1. What is Http Client
Http protocol, the Internet is full of common language, and Http Client , can be said that we need to get the most basic methods of data from the Internet world, it essentially is a the URL of to a page conversion process. With the basic Http client function, coupled with the rules and strategies we want, everything from content retrieval to data analysis can be achieved.
Following the last introduction, Workflow can 10 lines of C++ code to implement a high-performance Http server . It is also very simple to continue to implement a high-performance Http client in C++ today!
// [http_client.cc]
#include "stdio.h"
#include "workflow/HttpMessage.h"
#include "workflow/WFTaskFactory.h"
int main (int argc, char *argv[])
{
const char *url = "https://github.com/sogou/workflow";
WFHttpTask *task = WFTaskFactory::create_http_task (url, 2, 3,
[](WFHttpTask * task) {
fprintf(stderr, "%s %s %s\r\n",
task->get_resp()->get_http_version(),
task->get_resp()->get_status_code(),
task->get_resp()->get_reason_phrase());
});
task->start();
getchar(); // press "Enter" to end.
return 0;
}
As long as Workflow is installed, the above code can be compiled into a simple http_client with the following command:
g++ -o http_client http_client.cc --std=c++11 -lworkflow -lssl -lcrypto -lpthread
According to the Http protocol, if we execute this executable program ./http_client
, we will get the following:
HTTP/1.1 200 OK
In the same way, we can also get other Http headers and Http bodies returned through other APIs, and everything is in this WFHttpTask
. And because Workflow is an asynchronous scheduling framework, after this task is issued, it will not block the current thread, plus the internal connection multiplexing, which fundamentally guarantees the high performance Http Client
Next, I will explain the principle in detail~
2. The request process
1. Create Http task
As you can see from the above demo, the request is realized by initiating an Workflow . The interface for creating a task is as follows:
WFHttpTask *create_http_task(const std::string& url,
int redirect_max, int retry_max,
http_callback_t callback);
The first parameter is the URL we want to request. Correspondingly, in the initial example, our redirect number redirect_max is 2 times, and the number of 1612606a0b5dc5 is 3 times. The fourth parameter is a callback function. In the example, we used a lambda. Since Workflow are asynchronous, we will passively notify us of the result of processing, and the callback function will be called when the result comes back. , The format is as follows:
using http_callback_t = std::function<void (WFHttpTask *)>;
2. Fill in the header and send it out
Our network interaction is nothing more than request-reply , which corresponds to Http Client . After we create the task, we have some opportunities to process the request in the header protocol, which is filled in the header of the Http Client 1612606a0b5e3d. For protocol-related things, for example, we can specify the long connection that we want to establish Http through Connection to save the time for establishing the connection next time, then we can set Connection to Keep-Alive . Examples are as follows:
protocol::HttpRequest *req = task->get_req();
req->add_header_pair("Connection", "Keep-Alive");
task->start();
Finally, we will set the requested task and send it task->start();
In the first http_client.cc
example, there is a getchar();
statement, because our asynchronous task is non-blocking after it is sent, and the current thread will exit without temporarily stopping, and we want to wait until the callback function comes back, so we can use a variety of pauses Way.
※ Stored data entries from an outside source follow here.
File: config.mk
export PLATFORM = sky130hd
export DESIGN_NAME = branch_pc_select
export DESIGN_NICKNAME = d
export VERILOG_FILES = /design/src/rtl/branch_pc_select_pkg.sv /design/src/rtl/branch_rec_pipe.sv /design/src/rtl/branch_pc_select.sv
export SDC_FILE = /design/constraint.sdc
export NUM_CORES = 1
export LEC_CHECK = 0
export CORE_ASPECT_RATIO = 1.1
export CORE_MARGIN = 2
export CORE_UTILIZATION = 57
export CTS_CLUSTER_DIAMETER = 50
export DETAILED_ROUTE_END_ITERATION = 7
export PLACE_DENSITY = 0.82
export SYNTH_ARGS = -nofsm -noshare
export SYNTH_HDL_FRONTEND = slang
export SYNTH_SLANG_ARGS = --single-unit
File: constraint.sdc
create_clock -name clk -period 14.03 [get_ports clk]
set_clock_uncertainty 0.1 [all_clocks]
set_input_delay 1.403 -clock clk [delete_from_list [all_inputs] [get_ports clk]]
set_output_delay 1.403 -clock clk [all_outputs]
set_load 0.01 [all_outputs]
3. Processing the returned result
A returned result, according to the Http protocol, will contain three parts: message line , message header , message body . If we want to get the body, we can do this:
const void *body;
size_t body_len;
task->get_resp()->get_parsed_body(&body, &body_len);
Three, the basic guarantee of high performance
We use C++ to write Http Client . The most fragrant thing is that it can take advantage of its high performance. Workflow guarantee high concurrency? In fact, there are two points:
- Pure asynchronous
- Connection reuse;
The former is the thread resources , and the latter is the connection resources . These framework levels are managed for users and fully reduce the mental burden of developers.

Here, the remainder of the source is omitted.